Data are presented for relationships between concentrations of free, dissolved O2 ([O2]) and respiration and between respiration and nitrogen fixation by soybean bacteroids during microaerobic steady states in flow chamber reactions. In these, O2 was supplied in an air-saturated solution containing oxyleghaemoglobin and respiratory substrates. With all substrates tested at low but non-limiting concentrations and with endogenous respiration, rates of bacteroid respiration indicated an apparent Km of 26 nm O2 and Vmax of 21 nmol O2 min−1 (mg dry wt)−1. Provided that [O2] was <60 nm, rates of N2 fixation were positive linear functions of bacteroid respiration but the slopes of the regression lines indicated that the various substrates supported N2 fixation with different efficiencies.

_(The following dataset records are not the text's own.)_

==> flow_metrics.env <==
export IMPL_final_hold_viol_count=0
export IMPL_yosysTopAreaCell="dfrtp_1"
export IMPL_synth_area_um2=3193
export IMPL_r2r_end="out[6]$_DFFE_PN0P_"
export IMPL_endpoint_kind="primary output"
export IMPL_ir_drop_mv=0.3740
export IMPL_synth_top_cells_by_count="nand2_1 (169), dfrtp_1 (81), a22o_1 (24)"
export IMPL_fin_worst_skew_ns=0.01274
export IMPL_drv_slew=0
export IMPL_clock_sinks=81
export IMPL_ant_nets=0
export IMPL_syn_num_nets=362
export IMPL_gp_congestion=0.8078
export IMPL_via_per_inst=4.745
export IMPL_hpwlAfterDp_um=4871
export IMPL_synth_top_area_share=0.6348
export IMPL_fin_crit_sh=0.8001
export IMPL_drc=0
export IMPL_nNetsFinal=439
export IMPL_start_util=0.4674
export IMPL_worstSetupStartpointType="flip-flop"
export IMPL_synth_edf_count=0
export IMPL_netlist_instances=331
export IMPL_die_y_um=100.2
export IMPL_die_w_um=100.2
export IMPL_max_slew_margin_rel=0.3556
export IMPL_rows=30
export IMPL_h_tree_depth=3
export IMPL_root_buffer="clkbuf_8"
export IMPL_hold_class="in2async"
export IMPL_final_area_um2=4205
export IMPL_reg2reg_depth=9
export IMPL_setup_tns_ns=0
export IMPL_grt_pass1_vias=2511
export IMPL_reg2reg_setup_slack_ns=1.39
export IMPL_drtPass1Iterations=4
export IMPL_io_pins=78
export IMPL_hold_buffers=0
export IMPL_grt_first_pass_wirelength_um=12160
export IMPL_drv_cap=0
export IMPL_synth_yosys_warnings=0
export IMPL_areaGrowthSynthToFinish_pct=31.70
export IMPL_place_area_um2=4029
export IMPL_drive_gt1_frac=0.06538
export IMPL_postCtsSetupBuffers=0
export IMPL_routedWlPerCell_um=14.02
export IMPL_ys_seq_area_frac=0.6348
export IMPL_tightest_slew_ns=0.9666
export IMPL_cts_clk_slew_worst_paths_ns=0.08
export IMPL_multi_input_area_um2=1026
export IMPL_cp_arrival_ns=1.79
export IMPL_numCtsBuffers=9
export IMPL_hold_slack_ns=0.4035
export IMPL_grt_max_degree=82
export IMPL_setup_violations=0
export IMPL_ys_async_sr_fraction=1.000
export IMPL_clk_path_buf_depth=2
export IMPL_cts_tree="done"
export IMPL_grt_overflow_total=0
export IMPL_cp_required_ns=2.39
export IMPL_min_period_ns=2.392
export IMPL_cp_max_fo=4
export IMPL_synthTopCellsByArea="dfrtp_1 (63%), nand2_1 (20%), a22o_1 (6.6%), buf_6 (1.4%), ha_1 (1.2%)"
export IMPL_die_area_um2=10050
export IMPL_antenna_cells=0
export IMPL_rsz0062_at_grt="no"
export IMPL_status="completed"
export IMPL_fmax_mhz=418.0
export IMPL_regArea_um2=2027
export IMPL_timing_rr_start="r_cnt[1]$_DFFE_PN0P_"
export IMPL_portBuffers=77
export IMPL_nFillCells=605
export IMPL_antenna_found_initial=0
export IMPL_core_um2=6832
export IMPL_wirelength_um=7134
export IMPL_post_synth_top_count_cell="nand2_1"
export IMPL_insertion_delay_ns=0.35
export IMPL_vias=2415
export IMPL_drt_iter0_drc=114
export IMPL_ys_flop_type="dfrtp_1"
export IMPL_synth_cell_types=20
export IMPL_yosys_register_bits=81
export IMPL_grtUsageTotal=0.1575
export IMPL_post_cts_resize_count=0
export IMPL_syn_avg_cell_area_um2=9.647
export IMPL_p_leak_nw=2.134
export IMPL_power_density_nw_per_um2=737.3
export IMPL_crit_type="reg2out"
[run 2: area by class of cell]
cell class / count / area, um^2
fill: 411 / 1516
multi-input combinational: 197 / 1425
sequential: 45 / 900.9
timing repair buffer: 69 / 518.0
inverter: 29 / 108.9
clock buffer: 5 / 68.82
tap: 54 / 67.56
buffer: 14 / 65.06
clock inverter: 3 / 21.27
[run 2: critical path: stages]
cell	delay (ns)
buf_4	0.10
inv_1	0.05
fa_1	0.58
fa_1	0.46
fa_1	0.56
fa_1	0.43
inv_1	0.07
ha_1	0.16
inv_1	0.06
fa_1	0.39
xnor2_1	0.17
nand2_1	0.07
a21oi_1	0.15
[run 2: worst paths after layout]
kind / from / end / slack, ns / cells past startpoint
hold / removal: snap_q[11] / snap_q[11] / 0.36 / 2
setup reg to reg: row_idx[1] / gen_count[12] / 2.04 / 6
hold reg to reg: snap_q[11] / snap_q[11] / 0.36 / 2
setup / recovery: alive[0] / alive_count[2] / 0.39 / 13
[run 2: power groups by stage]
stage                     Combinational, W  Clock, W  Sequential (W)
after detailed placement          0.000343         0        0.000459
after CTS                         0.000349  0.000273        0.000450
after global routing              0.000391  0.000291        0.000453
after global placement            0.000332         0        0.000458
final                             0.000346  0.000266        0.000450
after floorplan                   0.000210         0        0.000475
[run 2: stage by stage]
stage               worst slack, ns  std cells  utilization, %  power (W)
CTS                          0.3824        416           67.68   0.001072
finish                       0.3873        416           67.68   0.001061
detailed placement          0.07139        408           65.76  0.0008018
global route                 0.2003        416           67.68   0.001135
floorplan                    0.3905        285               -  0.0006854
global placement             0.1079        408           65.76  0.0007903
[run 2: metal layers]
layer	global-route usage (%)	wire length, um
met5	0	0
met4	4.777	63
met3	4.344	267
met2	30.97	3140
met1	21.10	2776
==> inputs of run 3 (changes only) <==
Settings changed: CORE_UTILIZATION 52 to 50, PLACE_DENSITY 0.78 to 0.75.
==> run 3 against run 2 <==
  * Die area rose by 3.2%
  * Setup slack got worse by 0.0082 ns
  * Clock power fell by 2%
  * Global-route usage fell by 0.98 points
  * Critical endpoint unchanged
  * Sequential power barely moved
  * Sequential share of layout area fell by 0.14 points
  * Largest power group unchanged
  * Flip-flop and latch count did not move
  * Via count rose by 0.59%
`src/rtl/irq_request_bank_if.sv`:
```
// irq_request_bank_if: request-bank bus between PIC control logic and the request register
interface irq_request_bank_if #(parameter int N = 8);
  localparam int IDW = $clog2(N);
  logic [N-1:0] irq_in, edge_mode, imr, irr, irr_masked;
  logic init_clr, ack_valid, irq_pending;
  logic [IDW-1:0] ack_id;
  modport master (output irq_in, edge_mode, imr, init_clr, ack_valid, ack_id, input irr, irr_masked, irq_pending);
  modport slave (input irq_in, edge_mode, imr, init_clr, ack_valid, ack_id, output irr, irr_masked, irq_pending);
endinterface

```
`src/rtl/irq_request_bank.sv`:
```
// irq_request_bank: synchronised edge/level interrupt request register with acknowledge and masking
module irq_request_bank #(
  parameter int N = 8,
  parameter int SYNC_STAGES = 2
) (
  input logic clk,
  input logic reset,
  irq_request_bank_if.slave bus
);
  localparam int IDW = $clog2(N);
  logic [SYNC_STAGES-1:0][N-1:0] sync_q, sync_d;
  logic [N-1:0] prev_q, req_q, req_d, sync, rise, clr;
  assign sync = sync_q[SYNC_STAGES-1];
  assign rise = sync & ~prev_q;
  // shift each raw line one stage further down its synchroniser chain
  always_comb begin
    sync_d[0] = bus.irq_in;
    for (int s = 1; s < SYNC_STAGES; s++) sync_d[s] = sync_q[s-1];
  end
  // decode the acknowledge; out-of-range ids match no channel and are dropped
  always_comb begin
    clr = '0;
    for (int i = 0; i < N; i++) clr[i] = bus.ack_valid && bus.ack_id == IDW'(i);
  end
  // init_clr wins; level channels follow the line; edge channels set on rise (beating ack) else hold
  always_comb req_d = bus.init_clr ? '0 : (~bus.edge_mode & sync) | (bus.edge_mode & (rise | (req_q & ~clr)));
  // state registers; prev always tracks sync so init_clr re-arms against the current level
  always_ff @(posedge clk or posedge reset)
    if (reset) begin
      sync_q <= '0;
      prev_q <= '0;
      req_q <= '0;
    end else begin
      sync_q <= sync_d;
      prev_q <= sync;
      req_q <= req_d;
    end
  assign bus.irr = req_q;
  assign bus.irr_masked = req_q & ~bus.imr;
  assign bus.irq_pending = |bus.irr_masked;
endmodule

```
`src/flat_wrapper.sv`:
```
// flat-port wrapper written by rule: the top's interface ports become plain ports
module irq_request_bank_flat 
#(
  parameter int N = 8,
  parameter int SYNC_STAGES = 2
)
  (clk, reset, bus_irq_in, bus_edge_mode, bus_imr, bus_init_clr, bus_ack_valid, bus_ack_id, bus_irr, bus_irr_masked, bus_irq_pending);
  irq_request_bank_if #(.N(N)) bus_i ();
  input logic clk;
  input logic reset;
  input wire logic [$bits(bus_i.irq_in)-1:0] bus_irq_in;
  input wire logic [$bits(bus_i.edge_mode)-1:0] bus_edge_mode;
  input wire logic [$bits(bus_i.imr)-1:0] bus_imr;
  input wire logic [$bits(bus_i.init_clr)-1:0] bus_init_clr;
  input wire logic [$bits(bus_i.ack_valid)-1:0] bus_ack_valid;
  input wire logic [$bits(bus_i.ack_id)-1:0] bus_ack_id;
  output wire logic [$bits(bus_i.irr)-1:0] bus_irr;
  output wire logic [$bits(bus_i.irr_masked)-1:0] bus_irr_masked;
  output wire logic [$bits(bus_i.irq_pending)-1:0] bus_irq_pending;
  assign bus_i.irq_in = bus_irq_in;
  assign bus_i.edge_mode = bus_edge_mode;
  assign bus_i.imr = bus_imr;
  assign bus_i.init_clr = bus_init_clr;
  assign bus_i.ack_valid = bus_ack_valid;
  assign bus_i.ack_id = bus_ack_id;
  assign bus_irr = bus_i.irr;
  assign bus_irr_masked = bus_i.irr_masked;
  assign bus_irq_pending = bus_i.irq_pending;
  irq_request_bank #(.N(N), .SYNC_STAGES(SYNC_STAGES)) u_core (.clk(clk), .reset(reset), .bus(bus_i));
endmodule
```
`config.mk`:
```
export PLATFORM = sky130hd
export DESIGN_NAME = irq_request_bank_flat
export DESIGN_NICKNAME = d
export VERILOG_FILES = /design/src/rtl/irq_request_bank_if.sv /design/src/rtl/irq_request_bank.sv /design/src/flat_wrapper.sv
export SDC_FILE = /design/constraint.sdc
export NUM_CORES = 1
export LEC_CHECK = 0
export ABC_AREA = 1
export CAP_MARGIN = 20
export CORE_ASPECT_RATIO = 1.5
export CORE_UTILIZATION = 45
export CTS_CLUSTER_DIAMETER = 50
export DETAILED_ROUTE_END_ITERATION = 6
export GPL_ROUTABILITY_DRIVEN = 0
export PLACE_DENSITY_LB_ADDON = 0.2
export REMOVE_ABC_BUFFERS = 1
export SLEW_MARGIN = 20
export SYNTH_ARGS = -nofsm -noshare
export SYNTH_HDL_FRONTEND = slang
export SYNTH_SLANG_ARGS = --single-unit
```
`constraint.sdc`:
```
create_clock -name clk -period 2.4 [get_ports clk]
set_input_delay 0.48 -clock clk [delete_from_list [all_inputs] [get_ports clk]]
set_output_delay 0.48 -clock clk [all_outputs]
set_load 0.01 [all_outputs]
```
==> results.cfg, run 1 <==
[layout]
drive_gt1_share_pct = 8.43
seq_area_um2 = 801
nets = 211
syn_to_final_growth_pct = 46.1
final_cell_mix = 47 x clkdlybuf4s50_1, 45 x nand2_1, 32 x dfrtp_1
final_common_cell = clkdlybuf4s50_1
final_area_um2 = 1720
diodes = 0
multi_input_area_um2 = 277
n_fill_cell = 200

[clock_tree]
tritoncts = yes
h-tree-depth = 2
clockBufferDepth = 2
postCtsSetupRepairBufs = 0
cts_buffers = 5
hold_buffers = 0
clock_sinks = 32
cts-resized-gates = 0
clk_pin_slew_ns = 0.08
cts-root-buf = clkbuf_4
clk-insertion-delay-late_ns = 0.31

[drt]
drt-pass1-iter-count = 6
vias = 950
drc_errors = 7
totalWireLength_um = 2120
ant_nets = 0
drt_iter0_drc = 25
vias_per_cell = 4.70
wire_per_inst_um = 10.5

[timing]
maxSlewViolCount = 0
tightest_slew_ns = 0.386
hold_violations = 0
clock.fmax_ghz = 0.449
setup_violations = 0
post-route-min-period_ns = 2.23
rsz0062_at_grt = false
final.setup.tns_ns = 0
fin_crit_sh_pct = 92.7
skew_ns = 0.00878
max_slew_margin_pct = 74.3

[synthesis]
avgSynthCellArea_um2 = 9.32
synth_cells = 126
ys_seq_area_share_pct = 68.2
yosysWarnings = 0
yosys_register_bits = 32
syn-cell-area_um2 = 1170
synth.distinct_cells = 11

[grt]
use_met2_pct = 30.6
track_usage_pct = 17.6
grtUsageMet3_pct = 6.41
antenna_found_initial = 0
grt-busiest-layer = met2
grt_max_degree = 33
use_met1_pct = 16.9
gr-total-overflow = 0
grt_pass1_wl_um = 3520
grt_pass1_vias = 912

[setup_path]
cp-start-kind = input pin
worstPathMaxFanout = 2
arrival_ns = 1.75
required_ns = 1.92
crit_path_end_kind = output pin
critical_path_class = input pin to output pin

[power]
p_per_area_nw_per_um2 = 570
vdd_drop_max_mv = 0.472
leakagePower_nw = 0.857

[job]
max-cap-violations = 0

[floorplanning]
fp.dieW_um = 43.7
rows = 22
die_h_um = 64.6
ios = 48
core-area_um2 = 2450
dieArea_um2 = 2820
initial_utilization_pct = 48.0

[placement]
hpwl_um = 1630
post_dp_cell_area_um2 = 1680
port_buffers = 47

[status]
status = finished, violations left
violations = design-rule violations

[min_path]
hp-class = register to register
**config.mk**
```make
export PLATFORM = sky130hd
export DESIGN_NAME = fetch_unit
export DESIGN_NICKNAME = d
export VERILOG_FILES = /design/src/rtl/riscv_pkg.sv /design/src/rtl/next_pc_sel.sv /design/src/rtl/fetch_unit.sv
export SDC_FILE = /design/constraint.sdc
export NUM_CORES = 1
export LEC_CHECK = 0
export CAP_MARGIN = 0
export CORE_MARGIN = 2
export CORE_UTILIZATION = 30
export DETAILED_ROUTE_END_ITERATION = 7
export DONT_BUFFER_PORTS = 1
export PLACE_DENSITY_LB_ADDON = 0.15
export SLEW_MARGIN = 30
export SYNTH_ARGS = -nofsm -noshare
export SYNTH_HDL_FRONTEND = slang
export SYNTH_SLANG_ARGS = --single-unit
```
**constraint.sdc**
```tcl
create_clock -name clk -period 3.05 [get_ports clk]
set_clock_uncertainty 0.2 [all_clocks]
set_input_delay 0.4575 -clock clk [delete_from_list [all_inputs] [get_ports clk]]
set_output_delay 0.4575 -clock clk [all_outputs]
set_load 0.05 [all_outputs]
```
**src/rtl/riscv_pkg.sv**
```systemverilog
// Shared definitions for the core front end: fetch states, instruction
// field positions and architectural constants.
package riscv_pkg;

    typedef enum logic [1:0] {
        F_REQ  = 2'd0,
        F_WAIT = 2'd1,
        F_HOLD = 2'd2,
        F_HALT = 2'd3
    } fetch_state_e;

    localparam logic [31:0] DEF_RESET_PC  = 32'h0000_0000;
    localparam logic [31:0] DEF_NOP_INSTR = 32'h0000_0013;

    localparam int OP_LSB  = 0;
    localparam int RD_LSB  = 7;
    localparam int F3_LSB  = 12;
    localparam int RS1_LSB = 15;
    localparam int RS2_LSB = 20;
    localparam int F7_BIT  = 30;

endpackage

```
**src/rtl/next_pc_sel.sv**
```systemverilog
// Next-PC priority mux (redirect > branch > sequential) with alignment check.
module next_pc_sel (
    input  logic        flush,
    input  logic [31:0] flush_pc,
    input  logic        pc_src,
    input  logic [31:0] pc_target,
    input  logic [31:0] pc_cur,
    output logic [31:0] next_pc,
    output logic        misaligned
);

    always_comb begin
        next_pc = pc_cur + 32'd4;
        if (flush)
            next_pc = flush_pc;
        else if (pc_src)
            next_pc = pc_target;
        misaligned = (next_pc[1:0] != 2'b00);
    end

endmodule

```
**src/rtl/fetch_unit.sv**
```systemverilog
// Front end: owns the PC, fetches over a req/rvalid handshake and holds one
// instruction plus its decoded fields until the core accepts it.
module fetch_unit
    import riscv_pkg::*;
#(
    parameter logic [31:0] RESET_PC  = DEF_RESET_PC,
    parameter logic [31:0] NOP_INSTR = DEF_NOP_INSTR
) (
    input  logic        clk,
    input  logic        rst,
    output logic        imem_req,
    output logic [31:0] imem_addr,
    input  logic        imem_rvalid,
    input  logic [31:0] imem_rdata,
    output logic        instr_valid,
    input  logic        instr_ready,
    output logic [31:0] instr,
    output logic [31:0] pc_out,
    output logic [6:0]  op,
    output logic [2:0]  funct3,
    output logic        funct7,
    output logic [4:0]  rs1,
    output logic [4:0]  rs2,
    output logic [4:0]  rd,
    input  logic        pc_src,
    input  logic [31:0] pc_target,
    input  logic        flush,
    input  logic [31:0] flush_pc,
    output logic        misalign_err
);

    fetch_state_e state;
    logic [31:0]  pc;
    logic         drop;
    logic [31:0]  next_pc;
    logic         misaligned;

    next_pc_sel u_next_pc_sel (
        .flush      (flush),
        .flush_pc   (flush_pc),
        .pc_src     (pc_src),
        .pc_target  (pc_target),
        .pc_cur     (pc_out),
        .next_pc    (next_pc),
        .misaligned (misaligned)
    );

    assign imem_addr = pc;
    assign op        = instr[OP_LSB +: 7];
    assign rd        = instr[RD_LSB +: 5];
    assign funct3    = instr[F3_LSB +: 3];
    assign rs1       = instr[RS1_LSB +: 5];
    assign rs2       = instr[RS2_LSB +: 5];
    assign funct7    = instr[F7_BIT];

    always_ff @(posedge clk or posedge rst) begin
        if (rst) begin
            state        <= F_REQ;
            pc           <= RESET_PC;
            imem_req     <= 1'b0;
            instr_valid  <= 1'b0;
            instr        <= NOP_INSTR;
            pc_out       <= RESET_PC;
            drop         <= 1'b0;
            misalign_err <= 1'b0;
        end else if (flush) begin
            pc           <= next_pc;
            instr_valid  <= 1'b0;
            instr        <= NOP_INSTR;
            misalign_err <= misaligned;
            if (misaligned) begin
                state    <= F_HALT;
                imem_req <= 1'b0;
                drop     <= 1'b0;
            end else if (state == F_WAIT && !imem_rvalid) begin
                // Response still in flight: swallow it when it lands.
                drop     <= 1'b1;
                imem_req <= 1'b0;
            end else begin
                state    <= F_REQ;
                imem_req <= 1'b1;
                drop     <= 1'b0;
            end
        end else begin
            unique case (state)
                F_REQ: begin
                    // Out of reset the request pulse is raised one cycle late.
                    if (imem_req) begin
                        imem_req <= 1'b0;
                        state    <= F_WAIT;
                    end else begin
                        imem_req <= 1'b1;
                    end
                end
                F_WAIT: begin
                    if (imem_rvalid) begin
                        if (drop) begin
                            drop     <= 1'b0;
                            state    <= F_REQ;
                            imem_req <= 1'b1;
                        end else begin
                            instr       <= imem_rdata;
                            pc_out      <= pc;
                            instr_valid <= 1'b1;
                            state       <= F_HOLD;
                        end
                    end
                end
                F_HOLD: begin
                    if (instr_valid && instr_ready) begin
                        instr_valid <= 1'b0;
                        instr       <= NOP_INSTR;
                        if (misaligned) begin
                            misalign_err <= 1'b1;
                            state        <= F_HALT;
                        end else begin
                            pc       <= next_pc;
                            state    <= F_REQ;
                            imem_req <= 1'b1;
                        end
                    end
                end
                F_HALT: begin
                    imem_req <= 1'b0;
                end
            endcase
        end
    end

endmodule

```
<file path="src/rtl/sbox_share_arbiter_if.sv">
// Bundle for the shared S-box arbiter: two requester channels, the S-box port,
// the two response channels and the in-flight indicator.
interface sbox_share_arbiter_if;
    // Handshake: a request word transfers in the cycle where X_req_valid and
    // X_req_ready are both high. Ready is a same-cycle grant and never rises
    // without valid. Responses are plain valid pulses that the requester must
    // always take.
    logic        ke_req_valid;
    logic [31:0] ke_req_data;
    logic        ke_req_ready;
    logic        dp_req_valid;
    logic [31:0] dp_req_data;
    logic        dp_req_ready;
    logic        sb_in_valid;
    logic [31:0] sb_in_data;
    logic [31:0] sb_out_data;
    logic        ke_rsp_valid;
    logic [31:0] ke_rsp_data;
    logic        dp_rsp_valid;
    logic [31:0] dp_rsp_data;
    logic        busy;

    modport master (
        output ke_req_valid, ke_req_data, dp_req_valid, dp_req_data, sb_out_data,
        input  ke_req_ready, dp_req_ready, sb_in_valid, sb_in_data,
        input  ke_rsp_valid, ke_rsp_data, dp_rsp_valid, dp_rsp_data, busy
    );

    modport slave (
        input  ke_req_valid, ke_req_data, dp_req_valid, dp_req_data, sb_out_data,
        output ke_req_ready, dp_req_ready, sb_in_valid, sb_in_data,
        output ke_rsp_valid, ke_rsp_data, dp_rsp_valid, dp_rsp_data, busy
    );
endinterface

</file>
<file path="src/rtl/sbox_share_arbiter.sv">
// Shares one SB_LAT-cycle S-box between key expansion (KE) and the round datapath (DP).
// Define SBOX_KE_PRIORITY_EN for strict KE priority; default is round-robin on contention.
module sbox_share_arbiter #(
    parameter int SB_LAT = 3
) (
    input logic           clk,
    input logic           rst_n,
    sbox_share_arbiter_if.slave bus
);

    localparam logic OWNER_KE = 1'b0;
    localparam logic OWNER_DP = 1'b1;

    logic              grant_ke;
    logic              grant_dp;
    logic              grant_any;
    logic [SB_LAT-1:0] tag_valid;
    logic [SB_LAT-1:0] tag_owner;

`ifdef SBOX_KE_PRIORITY_EN
    always_comb begin
        grant_ke = rst_n & bus.ke_req_valid;
        grant_dp = rst_n & bus.dp_req_valid & ~bus.ke_req_valid;
    end
`else
    logic last_grant;

    always_comb begin
        grant_ke = 1'b0;
        grant_dp = 1'b0;
        if (bus.ke_req_valid && bus.dp_req_valid) begin
            grant_ke = (last_grant == OWNER_DP);
            grant_dp = (last_grant == OWNER_KE);
        end else begin
            grant_ke = bus.ke_req_valid;
            grant_dp = bus.dp_req_valid;
        end
        grant_ke = grant_ke & rst_n;
        grant_dp = grant_dp & rst_n;
    end

    // Reset to DP so the first contention after reset goes to KE.
    always_ff @(posedge clk or negedge rst_n) begin
        if (!rst_n) begin
            last_grant <= OWNER_DP;
        end else if (grant_ke) begin
            last_grant <= OWNER_KE;
        end else if (grant_dp) begin
            last_grant <= OWNER_DP;
        end
    end
`endif

    assign grant_any = grant_ke | grant_dp;

    // Tag pipeline mirrors the S-box latency; stage SB_LAT-1 lines up with sb_out_data.
    always_ff @(posedge clk or negedge rst_n) begin
        if (!rst_n) begin
            tag_valid <= '0;
            tag_owner <= '0;
        end else begin
            tag_valid[0] <= grant_any;
            tag_owner[0] <= grant_dp ? OWNER_DP : OWNER_KE;
            for (int i = 1; i < SB_LAT; i++) begin
                tag_valid[i] <= tag_valid[i-1];
                tag_owner[i] <= tag_owner[i-1];
            end
        end
    end

    always_comb begin
        bus.ke_req_ready = grant_ke;
        bus.dp_req_ready = grant_dp;
        bus.sb_in_valid  = grant_any;
        bus.sb_in_data   = '0;
        if (grant_ke) begin
            bus.sb_in_data = bus.ke_req_data;
        end else if (grant_dp) begin
            bus.sb_in_data = bus.dp_req_data;
        end
    end

    always_comb begin
        bus.ke_rsp_valid = tag_valid[SB_LAT-1] & (tag_owner[SB_LAT-1] == OWNER_KE);
        bus.dp_rsp_valid = tag_valid[SB_LAT-1] & (tag_owner[SB_LAT-1] == OWNER_DP);
        bus.ke_rsp_data  = bus.ke_rsp_valid ? bus.sb_out_data : 32'h0;
        bus.dp_rsp_data  = bus.dp_rsp_valid ? bus.sb_out_data : 32'h0;
        // A word being issued this cycle already counts as in flight.
        bus.busy         = (|tag_valid) | grant_any;
    end

endmodule

</file>
<file path="src/flat_wrapper.sv">
// flat-port wrapper written by rule: the top's interface ports become plain ports
module sbox_share_arbiter_flat 
#(
    parameter int SB_LAT = 3
)
  (clk, rst_n, bus_ke_req_valid, bus_ke_req_data, bus_dp_req_valid, bus_dp_req_data, bus_sb_out_data, bus_ke_req_ready, bus_dp_req_ready, bus_sb_in_valid, bus_sb_in_data, bus_ke_rsp_valid, bus_ke_rsp_data, bus_dp_rsp_valid, bus_dp_rsp_data, bus_busy);
  sbox_share_arbiter_if bus_i ();
  input logic clk;
  input logic rst_n;
  input wire logic [$bits(bus_i.ke_req_valid)-1:0] bus_ke_req_valid;
  input wire logic [$bits(bus_i.ke_req_data)-1:0] bus_ke_req_data;
  input wire logic [$bits(bus_i.dp_req_valid)-1:0] bus_dp_req_valid;
  input wire logic [$bits(bus_i.dp_req_data)-1:0] bus_dp_req_data;
  input wire logic [$bits(bus_i.sb_out_data)-1:0] bus_sb_out_data;
  output wire logic [$bits(bus_i.ke_req_ready)-1:0] bus_ke_req_ready;
  output wire logic [$bits(bus_i.dp_req_ready)-1:0] bus_dp_req_ready;
  output wire logic [$bits(bus_i.sb_in_valid)-1:0] bus_sb_in_valid;
  output wire logic [$bits(bus_i.sb_in_data)-1:0] bus_sb_in_data;
  output wire logic [$bits(bus_i.ke_rsp_valid)-1:0] bus_ke_rsp_valid;
  output wire logic [$bits(bus_i.ke_rsp_data)-1:0] bus_ke_rsp_data;
  output wire logic [$bits(bus_i.dp_rsp_valid)-1:0] bus_dp_rsp_valid;
  output wire logic [$bits(bus_i.dp_rsp_data)-1:0] bus_dp_rsp_data;
  output wire logic [$bits(bus_i.busy)-1:0] bus_busy;
  assign bus_i.ke_req_valid = bus_ke_req_valid;
  assign bus_i.ke_req_data = bus_ke_req_data;
  assign bus_i.dp_req_valid = bus_dp_req_valid;
  assign bus_i.dp_req_data = bus_dp_req_data;
  assign bus_i.sb_out_data = bus_sb_out_data;
  assign bus_ke_req_ready = bus_i.ke_req_ready;
  assign bus_dp_req_ready = bus_i.dp_req_ready;
  assign bus_sb_in_valid = bus_i.sb_in_valid;
  assign bus_sb_in_data = bus_i.sb_in_data;
  assign bus_ke_rsp_valid = bus_i.ke_rsp_valid;
  assign bus_ke_rsp_data = bus_i.ke_rsp_data;
  assign bus_dp_rsp_valid = bus_i.dp_rsp_valid;
  assign bus_dp_rsp_data = bus_i.dp_rsp_data;
  assign bus_busy = bus_i.busy;
  sbox_share_arbiter #(.SB_LAT(SB_LAT)) u_core (.clk(clk), .rst_n(rst_n), .bus(bus_i));
endmodule
</file>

Further, with [O2] >60 nm, N2 fixation was negatively correlated with bacteroid respiration. The characteristics of these relationships were applied in a previously-published simulation of infected nodule cells to suggest probable effects of various levels of O2-supply on profiles of [O2] within and the consequent effects on N2-fixation. It was concluded that the infected cell would be able to sustain N2-fixation over a 100-fold range of [O2] in the cytoplasm adjacent to intercellular spaces but highest rates would occur when [O2] in this location was about 1 μm. The causes of these properties of the simulated cell are discussed and the results are compared with maximum rates of N2 fixation attained in field crops of soybeans. Although the latter are somewhat higher than simulated values, it is considered that the simulation gives realistic results for conditions likely to be encountered in vivo.